Tuesday, October 18, 2016
Why the South lost 2
The
reason the Lost Cause actually lost was not because the Confederate leadership
wasn't prepared to pay the price; it wasn't because they failed to see
themselves, or behave, as men of honor; it wasn't because they were lacking in
the kind of talent, the sheer brain power, to pull it off; it wasn't because
they used up all the men, money and resources needed to get the job done; it
wasn't even because God was punishing a society based on the monstrous evil of
slavery. The real reason had to do with the logic behind the idea of secession
itself.

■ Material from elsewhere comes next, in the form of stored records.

[config.mk]
export PLATFORM = sky130hd
export DESIGN_NAME = temp_display_driver
export DESIGN_NICKNAME = d
export VERILOG_FILES = /design/src/rtl/temp_display_driver.sv
export SDC_FILE = /design/constraint.sdc
export NUM_CORES = 1
export LEC_CHECK = 0
export CORE_ASPECT_RATIO = 1.1
export CORE_MARGIN = 4
export CORE_UTILIZATION = 40
export CTS_BUF_LIST = sky130_fd_sc_hd__clkbuf_8
export DETAILED_ROUTE_END_ITERATION = 8
export GPL_TIMING_DRIVEN = 0
export SLEW_MARGIN = 20
export SYNTH_ARGS = -nofsm -noshare
export SYNTH_HDL_FRONTEND = slang
export SYNTH_SLANG_ARGS = --single-unit
export TNS_END_PERCENT = 30
[constraint.sdc]
create_clock -name clk -period 4.9 [get_ports clk]
set_input_delay 0.49 -clock clk [delete_from_list [all_inputs] [get_ports clk]]
set_output_delay 0.49 -clock clk [all_outputs]
set_load 0.1 [all_outputs]
[src/rtl/temp_display_driver.sv]
// temp_display_driver
//   Converts the thermostat's binary setpoint and measured temperature to BCD
//   with a sequential shift-add-3 engine once per refresh tick. It also scans
//   the committed digits onto a 4-digit common-anode 7-segment display.
//
//   Optional feature macro: LEADING_ZERO_BLANK_EN (blank a tens digit of 0).
//
//   Ports:
//     clk          system clock
//     Reset        asynchronous active-high reset
//     CurrentTemp  measured temperature, unsigned binary (0..99 valid)
//     ChangedTemp  setpoint temperature, unsigned binary (0..99 valid)
//     an[3:0]      digit enables, active-low (0/1 = current ones/tens, 2/3 = setpoint ones/tens)
//     seg[6:0]     segments a..g, active-low
//     dp           decimal point, active-low (lit on digit 2 while setpoint != current)
//     busy         high while a conversion is in flight
module temp_display_driver #(
    parameter int unsigned REFRESH_DIV = 100000
) (
    input  logic       clk,
    input  logic       Reset,
    input  logic [7:0] CurrentTemp,
    input  logic [7:0] ChangedTemp,
    output logic [3:0] an,
    output logic [6:0] seg,
    output logic       dp,
    output logic       busy
);

    localparam int unsigned CNT_W = (REFRESH_DIV > 1) ? $clog2(REFRESH_DIV) : 1;
    localparam logic [3:0] DIG_BLANK = 4'd10;
    localparam logic [3:0] DIG_DASH  = 4'd11;

    typedef enum logic [2:0] {IDLE, CAPTURE, CONV_A, CONV_B, COMMIT} state_t;

    // Active-low segment pattern, g..a order
    function automatic logic [6:0] seg_code(input logic [3:0] d);
        logic [6:0] s;
        case (d)
            4'd0:     s = 7'b1000000;
            4'd1:     s = 7'b1111001;
            4'd2:     s = 7'b0100100;
            4'd3:     s = 7'b0110000;
            4'd4:     s = 7'b0011001;
            4'd5:     s = 7'b0010010;
            4'd6:     s = 7'b0000010;
            4'd7:     s = 7'b1111000;
            4'd8:     s = 7'b0000000;
            4'd9:     s = 7'b0010000;
            DIG_DASH: s = 7'b0111111;
            default:  s = 7'b1111111;
        endcase
        return s;
    endfunction

    // One shift-add-3 iteration: correct nibbles >= 5, then shift the next bit in.
    // Hundreds are dropped; values above 99 are dashed and never use the BCD result.
    function automatic logic [7:0] bcd_step(input logic [7:0] bcd, input logic bit_in);
        logic [7:0] adj;
        adj = bcd;
        if (adj[3:0] >= 4'd5) adj[3:0] = adj[3:0] + 4'd3;
        if (adj[7:4] >= 4'd5) adj[7:4] = adj[7:4] + 4'd3;
        return 8'({adj, bit_in});
    endfunction

    // Digit pair {tens, ones} to commit for one temperature
    function automatic logic [7:0] pair_digits(input logic [7:0] val, input logic [7:0] bcd);
        logic [3:0] tens;
        logic [3:0] ones;
        if (val > 8'd99) begin
            tens = DIG_DASH;
            ones = DIG_DASH;
        end else begin
            tens = bcd[7:4];
            ones = bcd[3:0];
`ifdef LEADING_ZERO_BLANK_EN
            if (tens == 4'd0) tens = DIG_BLANK;
`endif
        end
        return {tens, ones};
    endfunction

    state_t           state_q, state_d;
    logic [CNT_W-1:0] cnt_q, cnt_d;
    logic             tick_q, tick_d;
    logic [1:0]       scan_idx_q, scan_idx_d;
    logic [1:0]       sel_q, sel_d;
    logic             active_q, active_d;
    logic [2:0]       bit_cnt_q, bit_cnt_d;
    logic [7:0]       sh_q, sh_d;
    logic [7:0]       bcd_q, bcd_d;
    logic [7:0]       cur_snap_q, cur_snap_d;
    logic [7:0]       chg_snap_q, chg_snap_d;
    logic [7:0]       cur_bcd_q, cur_bcd_d;
    logic [15:0]      dig_q, dig_d;      // {sp tens, sp ones, cur tens, cur ones}
    logic             dp_flag_q, dp_flag_d;
    logic [3:0]       an_q, an_d;
    logic [6:0]       seg_q, seg_d;
    logic             dp_q, dp_d;
    logic             busy_q, busy_d;

    // Next-state logic for counter, scanner, conversion FSM and outputs
    always_comb begin
        state_d    = state_q;
        cnt_d      = cnt_q + CNT_W'(1);
        tick_d     = 1'b0;
        scan_idx_d = scan_idx_q;
        sel_d      = sel_q;
        active_d   = active_q;
        bit_cnt_d  = bit_cnt_q;
        sh_d       = sh_q;
        bcd_d      = bcd_q;
        cur_snap_d = cur_snap_q;
        chg_snap_d = chg_snap_q;
        cur_bcd_d  = cur_bcd_q;
        dig_d      = dig_q;
        dp_flag_d  = dp_flag_q;

        // Tick is registered, so it is high in the cycle after the wrap
        if (cnt_q == CNT_W'(REFRESH_DIV - 1)) begin
            cnt_d  = '0;
            tick_d = 1'b1;
        end

        if (tick_q) begin
            sel_d      = scan_idx_q;
            scan_idx_d = scan_idx_q + 2'd1;
            active_d   = 1'b1;
        end

        case (state_q)
            IDLE: begin
                if (tick_q) state_d = CAPTURE;
            end
            CAPTURE: begin
                cur_snap_d = CurrentTemp;
                chg_snap_d = ChangedTemp;
                sh_d       = CurrentTemp;
                bcd_d      = '0;
                bit_cnt_d  = '0;
                state_d    = CONV_A;
            end
            CONV_A: begin
                bcd_d     = bcd_step(bcd_q, sh_q[7]);
                sh_d      = {sh_q[6:0], 1'b0};
                bit_cnt_d = bit_cnt_q + 3'd1;
                if (bit_cnt_q == 3'd7) begin
                    // Park the current result and reuse the shifter for the setpoint
                    cur_bcd_d = bcd_d;
                    sh_d      = chg_snap_q;
                    bcd_d     = '0;
                    state_d   = CONV_B;
                end
            end
            CONV_B: begin
                bcd_d     = bcd_step(bcd_q, sh_q[7]);
                sh_d      = {sh_q[6:0], 1'b0};
                bit_cnt_d = bit_cnt_q + 3'd1;
                if (bit_cnt_q == 3'd7) state_d = COMMIT;
            end
            COMMIT: begin
                dig_d     = {pair_digits(chg_snap_q, bcd_q), pair_digits(cur_snap_q, cur_bcd_q)};
                dp_flag_d = (chg_snap_q != cur_snap_q);
                state_d   = IDLE;
            end
            default: state_d = IDLE;
        endcase

        busy_d = (state_d != IDLE);

        // Outputs follow next-state values so a commit is visible one cycle later
        an_d  = active_d ? ~(4'b0001 << sel_d) : 4'b1111;
        seg_d = active_d ? seg_code(dig_d[{sel_d, 2'b00} +: 4]) : 7'b1111111;
        dp_d  = !(active_d && (sel_d == 2'd2) && dp_flag_d);
    end

    // State register
    always_ff @(posedge clk or posedge Reset) begin
        if (Reset) begin
            state_q    <= IDLE;
            cnt_q      <= '0;
            tick_q     <= 1'b0;
            scan_idx_q <= '0;
            sel_q      <= '0;
            active_q   <= 1'b0;
            bit_cnt_q  <= '0;
            sh_q       <= '0;
            bcd_q      <= '0;
            cur_snap_q <= '0;
            chg_snap_q <= '0;
            cur_bcd_q  <= '0;
            dig_q      <= '0;
            dp_flag_q  <= 1'b0;
            an_q       <= 4'b1111;
            seg_q      <= 7'b1111111;
            dp_q       <= 1'b1;
            busy_q     <= 1'b0;
        end else begin
            state_q    <= state_d;
            cnt_q      <= cnt_d;
            tick_q     <= tick_d;
            scan_idx_q <= scan_idx_d;
            sel_q      <= sel_d;
            active_q   <= active_d;
            bit_cnt_q  <= bit_cnt_d;
            sh_q       <= sh_d;
            bcd_q      <= bcd_d;
            cur_snap_q <= cur_snap_d;
            chg_snap_q <= chg_snap_d;
            cur_bcd_q  <= cur_bcd_d;
            dig_q      <= dig_d;
            dp_flag_q  <= dp_flag_d;
            an_q       <= an_d;
            seg_q      <= seg_d;
            dp_q       <= dp_d;
            busy_q     <= busy_d;
        end
    end

    assign an   = an_q;
    assign seg  = seg_q;
    assign dp   = dp_q;
    assign busy = busy_q;

endmodule
==> results_dict.tcl, run 1 <==
set metrics [dict create \
    finalInstanceArea_um2 5410 \
    synth_edf_count 0 \
    grt_max_degree 60 \
    clock-sinks 99 \
    status "finished, final reports clean" \
    boundaryPins 31 \
    worstPathRequired_ns 5.20 \
    startpoint "state_q[2]$_DFF_PP0_" \
    grt_pass1_wl_um 16800 \
    chipWidth_um 112 \
    floorplan.initialDensity_pct 41.1 \
    ctsResizeCount 0 \
    dp_hpwl_um 7200 \
    slowest_stage "or4_1" \
    grt_overflow 0 \
    syn-cell-area_um2 4720 \
    finalWirelength_um 9990 \
    synthDistinctLibCells 54 \
    gp_congestion 0.840 \
    tns_ns 0 \
    synth_common_cells "87 x dfrtp_1, 46 x nor2_1, 38 x nand2_1" \
    yosys_warnings 0 \
    grt_usage_pct 15.6 \
    clk_pin_slew_worst_paths_ns 0.09 \
    syn-instance-count 441 \
    dpl_cell_area_um2 5240 \
    maxCapViolCount 0 \
    yosys.area.top_type "dfrtp_1" \
    yosysMostFrequentCell "dfrtp_1" \
    crit_family "simple AND/OR/NAND/NOR gates" \
    final_nets 514 \
    diodes 0 \
    area_delta_synth_final_pct 14.6 \
    rsz0062_at_grt "false" \
    tritoncts "done" \
    max_slew.worst_pin.slew_ns 0.972 \
    drt-pass1-iter-count 4 \
    postLayoutCoreUtil_pct 47.1 \
    dieArea_um2 13600 \
    die-height_um 122 \
    ys_seq_area_share_pct 52.8 \
    wl_per_cell_um 15.7 \
    path_buf_inv 3 \
    cts_buffers 9 \
    critPathMaxFanout 10 \
    io_buffers 30 \
    dr_total_vias 3433 \
    ys_ff_latch 99 \
    cts-htree-levels 3 \
    worstPathCellList "buf_4 > or3b_1 > buf_2 > buf_6 > nor4_1 > nor3_1 > or4_1 > ha_1 > nor4b_1 > nor3_1" \
    r2r_start "state_q[2]$_DFF_PP0_" \
    ys_async_sr_fraction_pct 100 \
    cpMostUsedCell "nor3_1" \
    max_stage_delay_ns 0.64 \
    fin_crit_sh_pct 62.8 \
    finClkSkew_ns 0.00845 \
    relSlewSlack_pct 35.0 \
    arrival_ns 3.38 \
    end_kind "flop" \
    finalSetupViolations 0 \
    p_per_area_nw_per_um2 244 \
    vdd_ir_drop_max_mv 0.124 \
    slew_viol_final 0 \
    fp-row-count 41 \
    post-cts-setup-buffer-count 0 \
    dp_slack_ns 1.88 \
    vias_per_cell 5.38 \
    synth_top_area_share_pct 46.1 \
    clkLatencyLatePin_ns 0.38 \
    antenna_found_initial 0 \
    fin_ws_ns 1.82 \
    fmax_mhz 325 \
    fin_crit_ns 3.08 \
    netlist_top_cells_area "dfrtp_1 46%, dfstp_2 6.7%, mux2_2 5.2%" \
    hold_path.class "in -> async" \
    cts_root_buffer "clkbuf_8" \
    p_leak_nw 2.43 \
    grt_pass1_vias 3410 \
    start_kind "flop" \
    cts_buffer_depth 2 \
    post-route-drc-count 0 \
    hold_buffers 0 \
    coreArea_um2 11500 \
    synth_fp_nets 472 \
    synth_ff_type "dfrtp_1" \
    hold_viol 0 \
    drt_first_iter_violations 205 \
    critPathKind "reg -> reg" \
    post_synth.cell_area_avg_um2 10.7 \
    drive_above_1_share_pct 13.3 \
    ant_nets 0 \
]
worst reg2reg max path, stage by stage, from the launching register on:
cell	delay, ns
dfrtp_1	0.34
buf_4	0.15
or3b_1	0.34
buf_2	0.17
buf_6	0.15
nor4_1	0.39
nor3_1	0.10
or4_1	0.64
ha_1	0.23
nor4b_1	0.40
nor3_1	0.10
sequential cells by signal, summed over array words and instances, names as in the netlist, 4 cells and up:
signal,flops
cur_snap_q,8
chg_snap_q,8
seg,7
cnt_q,17
dig_q,16
an,4
cur_bcd_q,8
sh_q,8
bcd_q,8
cell families (layout without fill, tap and decap cells):
logic type | Yosys count | count (layout) | share of synthesized area [%]
buffers and inverters | 37 | 84 | 3.26
adders and majority gates | 13 | 13 | 3.44
AOI/OAI and AO/OA | 83 | 83 | 12.3
xor gates and xnor gates | 26 | 26 | 4.82
muxes | 25 | 25 | 5.88
and+or+nand+nor | 158 | 158 | 17.5
DFF | 99 | 99 | 52.8
area by class of cell:
type,count,area [um^2]
Sequential cell,99,2490
Fill cell,1052,6080
Timing Repair Buffer,31,328
Clock inverter,7,43.8
Clock buffer,9,124
Tap cell,150,188
Multi-Input combinational cell,305,2080
Buffer,24,105
Inverter,13,53.8
final timing paths:
check                                      endpoint  slack [ns]  cells after the start
max in group asynchronous          seg[6]$_DFF_PP1_        3.78                      3
min                        cur_bcd_q[2]$_DFFE_PP0P_        0.48                      2
min in group clk                dig_q[10]$_DFF_PP0_        0.48                      2
max                                seg[0]$_DFF_PP1_        1.82                     10
min reg2reg                     dig_q[10]$_DFF_PP0_        0.48                      2
max reg2reg                        seg[0]$_DFF_PP1_        1.82                     10
metal layers:
layer	global-route usage, %	vias up	wire, um
met1	21.2	1705	4900
met3	3.18	17	289
met2	24.1	43	4580
met4	7.07	0	225
met5	0	-	0
li1	-	1668	-
power by group:
part | internal (mW) | total [mW] | switching, mW | leakage (nW)
clock | 0.183 | 0.468 | 0.285 | 0.0906
sequential | 0.817 | 0.817 | 0 | 1.32
combinational | 0.0165 | 0.0365 | 0.0200 | 1.03
layout by cell type (no fill, tap or decap), types with 11 or more instances in the layout:
cell type,instances
a21oi_1,25
clkbuf_1,15
clkdlybuf4s50_1,30
dfrtp_1,87
dfstp_2,12
ha_1,13
inv_1,12
mux2_2,22
nand2_1,38
nor2_1,46
nor3_1,14
nor4_1,12
o21ai_0,11
xor2_1,17
through the flow:
stage / instances / hold WS, ns / power, mW
floorplan: 441 / 0.441 / 0.847
global placement: 621 / 0.454 / 0.867
detailed placement: 622 / 0.461 / 0.871
CTS: 638 / 0.481 / 1.34
global route: 638 / 0.488 / 1.37
finish: 638 / 0.476 / 1.32
No activity file was read; power rests on OpenSTA's default activity.
==> run 2, diff against run 1 <==
==> constraint.sdc (replaced) <==
create_clock -name clk -period 3.2 [get_ports clk]
set_input_delay 0.32 -clock clk [delete_from_list [all_inputs] [get_ports clk]]
set_output_delay 0.32 -clock clk [all_outputs]
set_load 0.1 [all_outputs]
==> results_dict.tcl, run 2 (synthesis gave the netlist of run 1 again) <==
set metrics [dict create \
    cts_buffer_depth 2 \
    final_cell_mix "87 x dfrtp_1, 46 x nor2_1, 38 x nand2_1" \
    status "finished, final reports clean" \
    largestRegisters "cnt_q: 17 flops, dig_q: 16 flops" \
    power.share.clock_pct 35.3 \
    vdd_ir_drop_max_mv 0.190 \
    critPathMaxFanout 10 \
    clock-sinks 99 \
    power_mw 2.02 \
    slew_viol_final 0 \
    chipWidth_um 112 \
    final_nets 514 \
    largest_register "cnt_q" \
    regArea_um2 2490 \
    fin_ws_ns 0.243 \
    dp_slack_ns 0.176 \
    fp-row-count 41 \
    dr_total_vias 3427 \
    vias_per_cell 5.37 \
    fmax_mhz 338 \
    arrival_ns 3.26 \
    clk_pin_slew_worst_paths_ns 0.09 \
    cts-htree-levels 3 \
    dpl_cell_area_um2 5240 \
    drt_first_iter_violations 221 \
    p_leak_nw 2.44 \
    slowest_stage "or4_1" \
    cpMostUsedCell "nor3_1" \
    power_frac_comb_pct 2.8 \
    gp_congestion 0.840 \
    final_common_cell "dfrtp_1" \
    tritoncts "done" \
    worstPathRequired_ns 3.50 \
    io_buffers 30 \
    post-cts-setup-buffer-count 0 \
    grt_usage_pct 15.6 \
    start_kind "flop" \
    finalSetupViolations 0 \
    fin_crit_sh_pct 92.4 \
    area_delta_synth_final_pct 14.8 \
    hold_buffers 0 \
    relSlewSlack_pct 35.0 \
    fin_crit_ns 2.96 \
    cts_root_buffer "clkbuf_8" \
    critPathKind "reg -> reg" \
    end_kind "flop" \
    drive_above_1_share_pct 13.7 \
    cts_buffers 9 \
    floorplan.initialDensity_pct 41.1 \
    coreArea_um2 11500 \
    path_buf_inv 4 \
    grt_pass1_vias 3410 \
    hold_viol 0 \
    rsz0062_at_grt "false" \
    max_slew.worst_pin.slew_ns 0.972 \
    hold_path.class "in -> async" \
    wl_per_cell_um 15.7 \
    p_sw_mw 0.465 \
    finalInstanceArea_um2 5420 \
    ant_nets 0 \
    power_switching_share_pct 23.0 \
    crit_family "simple AND/OR/NAND/NOR gates" \
    drt-pass1-iter-count 4 \
    dp_hpwl_um 7200 \
    clkLatencyLatePin_ns 0.38 \
    boundaryPins 31 \
    diodes 0 \
    ctsResizeCount 0 \
    finClkSkew_ns 0.00948 \
    largest_register_ffs 17 \
    dieArea_um2 13600 \
    max_stage_delay_ns 0.62 \
    fill_cells 1050 \
    grt_max_degree 60 \
    worstPathCellList "buf_4 > or3b_1 > buf_2 > buf_6 > nor4_1 > nor3_1 > or4_1 > inv_1 > ha_1 > nand2_1 > nor3_1 > nor3_1" \
    finalWirelength_um 9990 \
    postLayoutCoreUtil_pct 47.2 \
    grt_pass1_wl_um 16800 \
    grt_overflow 0 \
    antenna_found_initial 0 \
    seqPwrFrac_pct 61.9 \
    p_per_area_nw_per_um2 373 \
    maxCapViolCount 0 \
    p_int_mw 1.56 \
    multi_input_area_um2 2090 \
    die-height_um 122 \
    tns_ns 0 \
    post-route-drc-count 0 \
]
==> run 2: changes by cell type in the layout (fill, tap and decap cells not counted) <==
cell,previous run,this run
nor4_1,12,11
nor4_2,2,3
nor4b_1,1,0
nor4b_2,0,1
==> run 2: stage by stage <==
step	hold WS, ns	std cells
final	0.307	638
after global routing	0.318	638
after CTS	0.311	638
after detailed placement	0.461	622
after global placement	0.454	621
after floorplan	0.441	441
==> run 2: metal layers <==
layer | track usage [%] | vias to the layer above | routed length (um)
met5 | 0 | - | 0
met4 | 7.07 | 0 | 189
met3 | 3.18 | 15 | 295
met2 | 24.1 | 46 | 4610
met1 | 21.2 | 1700 | 4900
li1 | - | 1666 | -
==> run 2: worst paths after layout <==
path	end	slack, ns	startpoint	cells after the start
worst max-delay path	seg[3]$_DFF_PP1_	0.24	state_q[2]$_DFF_PP0_	12
worst min-delay path	cur_bcd_q[2]$_DFFE_PP0P_	0.31	Reset	2
worst max register to register	seg[3]$_DFF_PP1_	0.24	state_q[2]$_DFF_PP0_	12
worst min register to register	dig_q[10]$_DFF_PP0_	0.48	dig_q[10]$_DFF_PP0_	2
max in group asynchronous	seg[3]$_DFF_PP1_	2.24	Reset	3
min in group clk	dig_q[10]$_DFF_PP0_	0.48	dig_q[10]$_DFF_PP0_	2
==> run 2: cell type report <==
type,count,share of cell area [%]
Sequential cell,99,46.0
Clock buffer,9,2.28
Buffer,24,1.94
Inverter,13,0.992
Tap cell,150,3.46
Multi-Input combinational cell,305,38.5
Timing Repair Buffer,31,6.05
Clock inverter,7,0.808
==> run 2: power by group through the flow <==
stage          clock network, mW  logic [mW]  registers, mW
3_5_place_dp                   0      0.0581           1.27
2_1_floorplan                  0      0.0222           1.28
6_report                   0.714      0.0560           1.25
3_3_place_gp                   0      0.0527           1.28
5_1_grt                    0.789      0.0632           1.25
4_1_cts                    0.743      0.0583           1.25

Only a few short weeks before secession actually took root, they
thought they saw a new president [Abraham Lincoln] of a thing larger than their
precious individual states show signs that he was going to be a state-eating ogre;
that mind-set had quickly become set in concrete. Soon Jefferson Davis was
warning that the Confederacy’s only hope of final victory over what eventually
proved to be a determined foe was in unity and the (temporary) surrender of
states' rights to a different president [namely, himself] of a thing larger
than a state. Davis’s warning largely fell on deaf ears. He was told, in
effect, ‘we already endured that kind of presidential tyranny; we'll not put up
with it again.’ In their heart of hearts they knew Davis was right; in his
heart of hearts Davis knew they were right. Bottom line: although each side
ended up making significant accommodations to the other side, there was simply
no accommodation here. The problem was that Southern leaders continually ended
up tripping over a mind-set that leads to secession – a mind-set, they
discovered to their cost, that has no internal check.